[Data items]
---+---
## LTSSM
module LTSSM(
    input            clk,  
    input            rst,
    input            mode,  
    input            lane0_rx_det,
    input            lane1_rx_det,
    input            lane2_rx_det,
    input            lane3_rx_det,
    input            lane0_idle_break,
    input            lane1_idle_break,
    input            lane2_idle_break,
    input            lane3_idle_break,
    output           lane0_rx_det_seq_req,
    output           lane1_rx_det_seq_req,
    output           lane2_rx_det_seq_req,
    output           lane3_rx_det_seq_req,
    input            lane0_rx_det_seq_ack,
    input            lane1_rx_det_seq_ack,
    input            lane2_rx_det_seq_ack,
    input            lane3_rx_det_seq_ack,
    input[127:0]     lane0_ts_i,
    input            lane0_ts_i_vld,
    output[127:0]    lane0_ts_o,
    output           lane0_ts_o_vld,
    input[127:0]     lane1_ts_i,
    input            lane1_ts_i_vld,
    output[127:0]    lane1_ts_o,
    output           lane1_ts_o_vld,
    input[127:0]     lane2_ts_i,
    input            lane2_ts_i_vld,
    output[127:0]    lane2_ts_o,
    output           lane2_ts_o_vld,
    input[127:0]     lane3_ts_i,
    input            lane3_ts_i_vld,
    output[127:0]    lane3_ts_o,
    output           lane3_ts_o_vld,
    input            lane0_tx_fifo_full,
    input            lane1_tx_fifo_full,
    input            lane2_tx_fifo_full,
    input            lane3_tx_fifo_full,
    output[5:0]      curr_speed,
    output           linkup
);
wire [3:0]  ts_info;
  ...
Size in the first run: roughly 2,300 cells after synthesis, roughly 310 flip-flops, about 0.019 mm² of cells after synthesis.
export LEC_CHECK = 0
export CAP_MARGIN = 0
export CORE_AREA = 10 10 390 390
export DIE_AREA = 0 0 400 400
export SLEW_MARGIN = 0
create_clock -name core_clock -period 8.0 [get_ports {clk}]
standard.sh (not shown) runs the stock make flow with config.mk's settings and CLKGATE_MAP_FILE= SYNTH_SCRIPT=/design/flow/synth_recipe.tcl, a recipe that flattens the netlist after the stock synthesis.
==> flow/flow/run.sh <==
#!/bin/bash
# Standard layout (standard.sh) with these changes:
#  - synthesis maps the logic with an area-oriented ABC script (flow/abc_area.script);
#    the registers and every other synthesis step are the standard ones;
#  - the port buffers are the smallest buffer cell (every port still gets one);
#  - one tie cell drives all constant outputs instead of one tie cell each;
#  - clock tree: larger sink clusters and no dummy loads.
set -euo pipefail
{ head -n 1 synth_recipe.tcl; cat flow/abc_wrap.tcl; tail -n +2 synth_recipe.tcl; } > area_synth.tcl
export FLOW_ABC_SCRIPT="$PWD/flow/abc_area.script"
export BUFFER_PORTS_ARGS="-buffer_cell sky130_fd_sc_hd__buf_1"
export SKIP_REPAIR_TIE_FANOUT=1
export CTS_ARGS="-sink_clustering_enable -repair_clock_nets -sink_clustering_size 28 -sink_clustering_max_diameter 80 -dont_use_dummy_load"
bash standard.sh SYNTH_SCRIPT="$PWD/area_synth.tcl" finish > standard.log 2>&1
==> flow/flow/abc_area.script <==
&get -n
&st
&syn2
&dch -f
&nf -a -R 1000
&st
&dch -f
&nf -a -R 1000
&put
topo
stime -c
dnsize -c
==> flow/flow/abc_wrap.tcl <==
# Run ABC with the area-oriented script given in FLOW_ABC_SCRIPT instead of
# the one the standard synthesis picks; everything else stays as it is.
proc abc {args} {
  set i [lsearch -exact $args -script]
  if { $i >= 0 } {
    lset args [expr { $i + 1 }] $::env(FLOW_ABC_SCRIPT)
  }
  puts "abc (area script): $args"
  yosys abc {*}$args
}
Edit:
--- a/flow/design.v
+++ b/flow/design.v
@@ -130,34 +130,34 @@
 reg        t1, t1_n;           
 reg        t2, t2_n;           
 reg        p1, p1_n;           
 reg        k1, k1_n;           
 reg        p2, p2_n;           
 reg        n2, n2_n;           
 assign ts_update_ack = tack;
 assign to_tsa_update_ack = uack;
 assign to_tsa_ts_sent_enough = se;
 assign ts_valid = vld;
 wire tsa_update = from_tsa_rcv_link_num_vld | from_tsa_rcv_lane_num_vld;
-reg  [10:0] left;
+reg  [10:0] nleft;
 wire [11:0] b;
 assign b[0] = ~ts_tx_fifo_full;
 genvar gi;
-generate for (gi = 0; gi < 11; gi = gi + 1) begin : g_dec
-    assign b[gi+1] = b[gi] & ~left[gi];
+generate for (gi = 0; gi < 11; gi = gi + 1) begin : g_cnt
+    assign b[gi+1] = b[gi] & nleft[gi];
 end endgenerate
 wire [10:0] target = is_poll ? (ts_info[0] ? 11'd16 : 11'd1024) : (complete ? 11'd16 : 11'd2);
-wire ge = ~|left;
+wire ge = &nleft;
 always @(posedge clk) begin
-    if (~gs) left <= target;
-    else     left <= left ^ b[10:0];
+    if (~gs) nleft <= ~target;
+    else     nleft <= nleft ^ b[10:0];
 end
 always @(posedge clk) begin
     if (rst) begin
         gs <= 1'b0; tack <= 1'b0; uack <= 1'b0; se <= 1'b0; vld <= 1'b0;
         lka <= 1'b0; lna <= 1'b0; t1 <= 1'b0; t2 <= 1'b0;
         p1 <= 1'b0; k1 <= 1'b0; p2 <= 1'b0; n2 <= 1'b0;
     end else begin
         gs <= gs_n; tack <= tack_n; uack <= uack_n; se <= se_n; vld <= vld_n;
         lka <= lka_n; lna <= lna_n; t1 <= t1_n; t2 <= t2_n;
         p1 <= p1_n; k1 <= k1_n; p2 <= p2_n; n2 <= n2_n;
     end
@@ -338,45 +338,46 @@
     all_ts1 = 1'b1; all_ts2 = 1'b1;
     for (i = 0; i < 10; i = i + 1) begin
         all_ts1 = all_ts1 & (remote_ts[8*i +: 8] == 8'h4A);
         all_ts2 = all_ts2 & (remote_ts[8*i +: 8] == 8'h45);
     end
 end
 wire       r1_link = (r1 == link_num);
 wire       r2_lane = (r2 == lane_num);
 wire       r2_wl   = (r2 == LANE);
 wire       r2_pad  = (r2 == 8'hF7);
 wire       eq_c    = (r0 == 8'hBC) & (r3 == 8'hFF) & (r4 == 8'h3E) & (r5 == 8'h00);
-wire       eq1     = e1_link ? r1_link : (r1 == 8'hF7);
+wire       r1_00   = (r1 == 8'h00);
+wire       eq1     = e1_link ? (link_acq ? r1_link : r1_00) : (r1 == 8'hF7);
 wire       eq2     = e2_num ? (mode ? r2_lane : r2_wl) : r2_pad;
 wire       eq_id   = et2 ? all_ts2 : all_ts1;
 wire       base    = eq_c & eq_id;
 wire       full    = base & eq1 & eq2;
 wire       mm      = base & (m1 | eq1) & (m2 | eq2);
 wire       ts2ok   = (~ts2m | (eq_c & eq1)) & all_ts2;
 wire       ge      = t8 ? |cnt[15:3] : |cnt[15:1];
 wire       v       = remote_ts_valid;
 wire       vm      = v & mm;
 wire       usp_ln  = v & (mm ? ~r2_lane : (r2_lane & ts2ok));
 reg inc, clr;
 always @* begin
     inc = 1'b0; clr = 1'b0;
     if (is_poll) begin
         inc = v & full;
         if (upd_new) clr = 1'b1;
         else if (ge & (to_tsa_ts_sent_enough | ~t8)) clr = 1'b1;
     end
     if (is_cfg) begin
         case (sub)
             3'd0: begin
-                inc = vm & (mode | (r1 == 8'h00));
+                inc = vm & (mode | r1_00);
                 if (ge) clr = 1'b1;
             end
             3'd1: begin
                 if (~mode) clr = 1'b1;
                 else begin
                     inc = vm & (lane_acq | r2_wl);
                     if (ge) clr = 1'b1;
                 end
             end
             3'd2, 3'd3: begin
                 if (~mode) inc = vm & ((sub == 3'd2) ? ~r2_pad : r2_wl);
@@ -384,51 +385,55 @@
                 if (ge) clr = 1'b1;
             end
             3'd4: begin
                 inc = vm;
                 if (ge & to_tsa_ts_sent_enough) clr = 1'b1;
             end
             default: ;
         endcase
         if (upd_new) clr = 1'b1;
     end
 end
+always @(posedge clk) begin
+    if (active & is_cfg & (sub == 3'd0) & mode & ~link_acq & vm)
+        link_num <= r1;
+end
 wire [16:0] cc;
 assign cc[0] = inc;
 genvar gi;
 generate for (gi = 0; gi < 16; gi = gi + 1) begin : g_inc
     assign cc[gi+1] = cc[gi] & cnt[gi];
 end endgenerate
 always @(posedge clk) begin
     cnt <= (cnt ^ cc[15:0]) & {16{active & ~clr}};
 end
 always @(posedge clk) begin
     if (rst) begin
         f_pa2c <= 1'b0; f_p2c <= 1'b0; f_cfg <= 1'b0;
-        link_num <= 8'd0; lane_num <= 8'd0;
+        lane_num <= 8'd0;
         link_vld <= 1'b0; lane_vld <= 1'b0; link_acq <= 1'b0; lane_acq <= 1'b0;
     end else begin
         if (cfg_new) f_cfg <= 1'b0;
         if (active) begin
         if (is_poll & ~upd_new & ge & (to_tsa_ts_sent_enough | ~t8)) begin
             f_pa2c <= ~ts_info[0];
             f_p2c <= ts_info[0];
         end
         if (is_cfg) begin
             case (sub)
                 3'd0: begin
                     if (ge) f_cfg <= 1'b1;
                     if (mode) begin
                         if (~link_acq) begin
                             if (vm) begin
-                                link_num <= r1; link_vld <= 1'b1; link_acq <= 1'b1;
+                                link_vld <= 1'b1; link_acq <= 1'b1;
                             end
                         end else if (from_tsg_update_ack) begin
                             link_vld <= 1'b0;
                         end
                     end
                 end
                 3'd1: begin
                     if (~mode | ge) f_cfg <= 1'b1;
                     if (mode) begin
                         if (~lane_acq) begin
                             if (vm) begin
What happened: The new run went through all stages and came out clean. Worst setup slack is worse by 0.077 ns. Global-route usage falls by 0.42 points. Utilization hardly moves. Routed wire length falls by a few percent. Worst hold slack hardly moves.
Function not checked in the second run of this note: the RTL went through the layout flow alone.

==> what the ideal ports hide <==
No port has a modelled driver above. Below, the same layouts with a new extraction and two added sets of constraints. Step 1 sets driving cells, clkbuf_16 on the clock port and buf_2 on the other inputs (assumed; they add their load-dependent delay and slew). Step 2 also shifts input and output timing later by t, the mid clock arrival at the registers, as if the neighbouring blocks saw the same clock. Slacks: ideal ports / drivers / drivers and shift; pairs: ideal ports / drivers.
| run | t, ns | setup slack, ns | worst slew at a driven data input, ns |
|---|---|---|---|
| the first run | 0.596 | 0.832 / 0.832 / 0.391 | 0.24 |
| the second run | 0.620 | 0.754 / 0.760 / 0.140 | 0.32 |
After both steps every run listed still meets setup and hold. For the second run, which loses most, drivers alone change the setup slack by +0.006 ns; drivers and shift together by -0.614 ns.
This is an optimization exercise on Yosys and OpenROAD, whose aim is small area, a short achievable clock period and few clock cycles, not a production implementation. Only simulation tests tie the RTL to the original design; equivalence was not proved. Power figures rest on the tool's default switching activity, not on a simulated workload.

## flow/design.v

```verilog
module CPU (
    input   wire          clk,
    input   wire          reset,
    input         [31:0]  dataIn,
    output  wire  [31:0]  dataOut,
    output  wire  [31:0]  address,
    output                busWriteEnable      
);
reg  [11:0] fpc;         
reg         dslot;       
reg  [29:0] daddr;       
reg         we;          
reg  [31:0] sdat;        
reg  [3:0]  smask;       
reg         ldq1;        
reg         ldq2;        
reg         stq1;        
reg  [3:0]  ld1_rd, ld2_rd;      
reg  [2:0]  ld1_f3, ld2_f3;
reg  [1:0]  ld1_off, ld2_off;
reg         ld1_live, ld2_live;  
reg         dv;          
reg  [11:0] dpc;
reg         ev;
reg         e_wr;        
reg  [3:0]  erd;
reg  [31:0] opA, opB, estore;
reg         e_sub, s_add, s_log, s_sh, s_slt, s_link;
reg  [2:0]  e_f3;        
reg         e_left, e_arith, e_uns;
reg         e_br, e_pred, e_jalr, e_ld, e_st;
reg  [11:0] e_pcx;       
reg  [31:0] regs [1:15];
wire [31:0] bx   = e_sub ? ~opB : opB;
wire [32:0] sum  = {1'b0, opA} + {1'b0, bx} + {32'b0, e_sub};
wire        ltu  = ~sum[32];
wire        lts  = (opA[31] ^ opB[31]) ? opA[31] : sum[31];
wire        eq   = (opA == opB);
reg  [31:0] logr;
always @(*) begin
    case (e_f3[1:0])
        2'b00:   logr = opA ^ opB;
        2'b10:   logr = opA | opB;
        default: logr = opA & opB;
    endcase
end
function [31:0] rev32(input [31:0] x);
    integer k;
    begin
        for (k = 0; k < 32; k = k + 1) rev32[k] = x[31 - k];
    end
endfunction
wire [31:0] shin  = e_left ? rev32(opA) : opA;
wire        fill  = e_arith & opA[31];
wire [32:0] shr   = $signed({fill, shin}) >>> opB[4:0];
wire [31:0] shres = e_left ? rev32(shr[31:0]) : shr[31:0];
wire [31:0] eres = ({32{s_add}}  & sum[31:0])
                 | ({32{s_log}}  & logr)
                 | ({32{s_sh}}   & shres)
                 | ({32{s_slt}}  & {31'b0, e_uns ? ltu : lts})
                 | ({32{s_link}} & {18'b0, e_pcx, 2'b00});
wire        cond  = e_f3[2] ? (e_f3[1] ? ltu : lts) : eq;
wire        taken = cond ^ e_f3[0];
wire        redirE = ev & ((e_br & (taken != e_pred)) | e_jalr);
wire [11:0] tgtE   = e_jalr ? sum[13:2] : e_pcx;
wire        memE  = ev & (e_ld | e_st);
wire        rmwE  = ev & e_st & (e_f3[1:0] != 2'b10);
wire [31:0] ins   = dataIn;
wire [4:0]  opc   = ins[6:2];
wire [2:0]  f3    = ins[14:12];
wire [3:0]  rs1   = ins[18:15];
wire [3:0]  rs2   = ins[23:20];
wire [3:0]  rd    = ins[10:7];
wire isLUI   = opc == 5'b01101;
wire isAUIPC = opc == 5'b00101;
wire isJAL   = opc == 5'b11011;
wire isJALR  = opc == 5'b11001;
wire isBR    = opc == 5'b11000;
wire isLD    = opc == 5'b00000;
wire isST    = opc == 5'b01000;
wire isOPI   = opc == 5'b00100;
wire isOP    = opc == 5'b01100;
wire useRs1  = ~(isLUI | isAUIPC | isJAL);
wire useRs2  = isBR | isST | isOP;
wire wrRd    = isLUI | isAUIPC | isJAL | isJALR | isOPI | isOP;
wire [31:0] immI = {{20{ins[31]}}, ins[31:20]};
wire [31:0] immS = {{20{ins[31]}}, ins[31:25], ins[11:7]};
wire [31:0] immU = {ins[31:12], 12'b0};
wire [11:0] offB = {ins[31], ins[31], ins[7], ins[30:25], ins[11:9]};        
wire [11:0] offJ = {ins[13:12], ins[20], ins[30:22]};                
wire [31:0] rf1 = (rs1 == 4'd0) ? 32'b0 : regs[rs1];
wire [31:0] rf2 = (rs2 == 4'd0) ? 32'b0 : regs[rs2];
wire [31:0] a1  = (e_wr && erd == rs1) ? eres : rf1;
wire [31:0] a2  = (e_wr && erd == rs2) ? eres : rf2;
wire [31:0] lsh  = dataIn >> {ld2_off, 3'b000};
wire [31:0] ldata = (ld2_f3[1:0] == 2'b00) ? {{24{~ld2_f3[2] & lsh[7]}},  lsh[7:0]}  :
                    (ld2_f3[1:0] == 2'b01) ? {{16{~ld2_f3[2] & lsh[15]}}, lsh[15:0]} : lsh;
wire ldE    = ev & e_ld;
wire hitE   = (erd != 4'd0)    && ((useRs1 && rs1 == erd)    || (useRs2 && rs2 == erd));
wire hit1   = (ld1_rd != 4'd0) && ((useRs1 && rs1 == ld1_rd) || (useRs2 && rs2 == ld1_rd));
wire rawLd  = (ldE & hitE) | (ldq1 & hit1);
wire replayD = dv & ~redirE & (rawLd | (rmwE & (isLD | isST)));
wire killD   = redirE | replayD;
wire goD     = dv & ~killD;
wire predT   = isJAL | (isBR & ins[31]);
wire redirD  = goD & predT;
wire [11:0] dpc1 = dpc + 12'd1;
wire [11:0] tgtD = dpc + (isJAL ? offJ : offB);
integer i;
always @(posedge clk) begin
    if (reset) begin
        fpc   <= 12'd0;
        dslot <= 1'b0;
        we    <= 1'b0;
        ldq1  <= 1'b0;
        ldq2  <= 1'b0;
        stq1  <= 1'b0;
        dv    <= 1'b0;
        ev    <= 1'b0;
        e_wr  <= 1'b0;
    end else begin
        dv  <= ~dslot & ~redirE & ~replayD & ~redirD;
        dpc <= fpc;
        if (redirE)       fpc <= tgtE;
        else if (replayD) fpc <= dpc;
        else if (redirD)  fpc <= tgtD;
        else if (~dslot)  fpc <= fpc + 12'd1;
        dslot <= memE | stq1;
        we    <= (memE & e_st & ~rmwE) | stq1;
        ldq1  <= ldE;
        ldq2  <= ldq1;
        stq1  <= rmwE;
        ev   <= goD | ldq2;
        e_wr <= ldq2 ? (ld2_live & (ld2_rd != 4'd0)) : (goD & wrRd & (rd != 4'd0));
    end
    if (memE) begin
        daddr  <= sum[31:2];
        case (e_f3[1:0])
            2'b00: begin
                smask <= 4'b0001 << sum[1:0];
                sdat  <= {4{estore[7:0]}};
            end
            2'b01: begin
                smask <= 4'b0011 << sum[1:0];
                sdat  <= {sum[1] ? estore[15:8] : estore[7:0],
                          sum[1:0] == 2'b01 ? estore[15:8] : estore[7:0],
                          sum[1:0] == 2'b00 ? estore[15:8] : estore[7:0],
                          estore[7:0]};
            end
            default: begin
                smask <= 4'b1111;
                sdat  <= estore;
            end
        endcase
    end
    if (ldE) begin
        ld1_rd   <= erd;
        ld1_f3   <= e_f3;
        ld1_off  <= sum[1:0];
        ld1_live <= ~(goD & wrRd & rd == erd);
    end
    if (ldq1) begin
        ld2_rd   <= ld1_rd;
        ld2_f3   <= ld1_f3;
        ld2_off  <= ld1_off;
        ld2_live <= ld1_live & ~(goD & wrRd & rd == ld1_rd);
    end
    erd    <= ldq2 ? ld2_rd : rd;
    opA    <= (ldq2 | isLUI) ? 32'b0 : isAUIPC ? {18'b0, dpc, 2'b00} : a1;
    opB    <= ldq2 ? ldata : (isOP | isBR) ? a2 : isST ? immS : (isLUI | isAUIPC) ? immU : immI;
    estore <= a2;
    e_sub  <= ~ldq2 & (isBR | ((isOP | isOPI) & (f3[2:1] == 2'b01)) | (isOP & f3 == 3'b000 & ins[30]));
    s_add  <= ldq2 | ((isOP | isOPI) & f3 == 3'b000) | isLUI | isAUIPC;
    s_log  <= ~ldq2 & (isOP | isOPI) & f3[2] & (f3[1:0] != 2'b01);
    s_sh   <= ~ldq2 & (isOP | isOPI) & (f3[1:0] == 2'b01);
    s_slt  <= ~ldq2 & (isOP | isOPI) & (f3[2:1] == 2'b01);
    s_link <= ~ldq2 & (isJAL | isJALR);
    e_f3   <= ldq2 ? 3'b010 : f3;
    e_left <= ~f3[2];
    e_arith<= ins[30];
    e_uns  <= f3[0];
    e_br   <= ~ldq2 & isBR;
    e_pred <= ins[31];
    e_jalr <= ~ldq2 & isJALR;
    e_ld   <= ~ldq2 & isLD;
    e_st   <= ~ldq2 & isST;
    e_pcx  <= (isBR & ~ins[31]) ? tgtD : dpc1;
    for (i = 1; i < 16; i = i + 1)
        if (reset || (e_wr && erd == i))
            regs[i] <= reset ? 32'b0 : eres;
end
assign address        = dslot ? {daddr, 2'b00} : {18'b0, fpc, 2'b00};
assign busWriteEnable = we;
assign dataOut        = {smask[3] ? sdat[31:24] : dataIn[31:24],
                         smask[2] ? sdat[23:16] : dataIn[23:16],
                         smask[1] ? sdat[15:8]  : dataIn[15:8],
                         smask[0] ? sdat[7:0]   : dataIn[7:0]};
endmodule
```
---+---
** What this task involves **
The required output is every line above from the one with "if (ge & to_tsa_ts_sent_enough)" down to the one with "link_vld <= 1'b0; lane_vld", restated word for word, ends included.

** Your response **
                 if (ge & to_tsa_ts_sent_enough) clr = 1'b1;
             end
             default: ;
         endcase
         if (upd_new) clr = 1'b1;
     end
 end
+always @(posedge clk) begin
+    if (active & is_cfg & (sub == 3'd0) & mode & ~link_acq & vm)
+        link_num <= r1;
+end
 wire [16:0] cc;
 assign cc[0] = inc;
 genvar gi;
 generate for (gi = 0; gi < 16; gi = gi + 1) begin : g_inc
     assign cc[gi+1] = cc[gi] & cnt[gi];
 end endgenerate
 always @(posedge clk) begin
     cnt <= (cnt ^ cc[15:0]) & {16{active & ~clr}};
 end
 always @(posedge clk) begin
     if (rst) begin
         f_pa2c <= 1'b0; f_p2c <= 1'b0; f_cfg <= 1'b0;
-        link_num <= 8'd0; lane_num <= 8'd0;
+        lane_num <= 8'd0;
         link_vld <= 1'b0; lane_vld <= 1'b0; link_acq <= 1'b0; lane_acq <= 1'b0;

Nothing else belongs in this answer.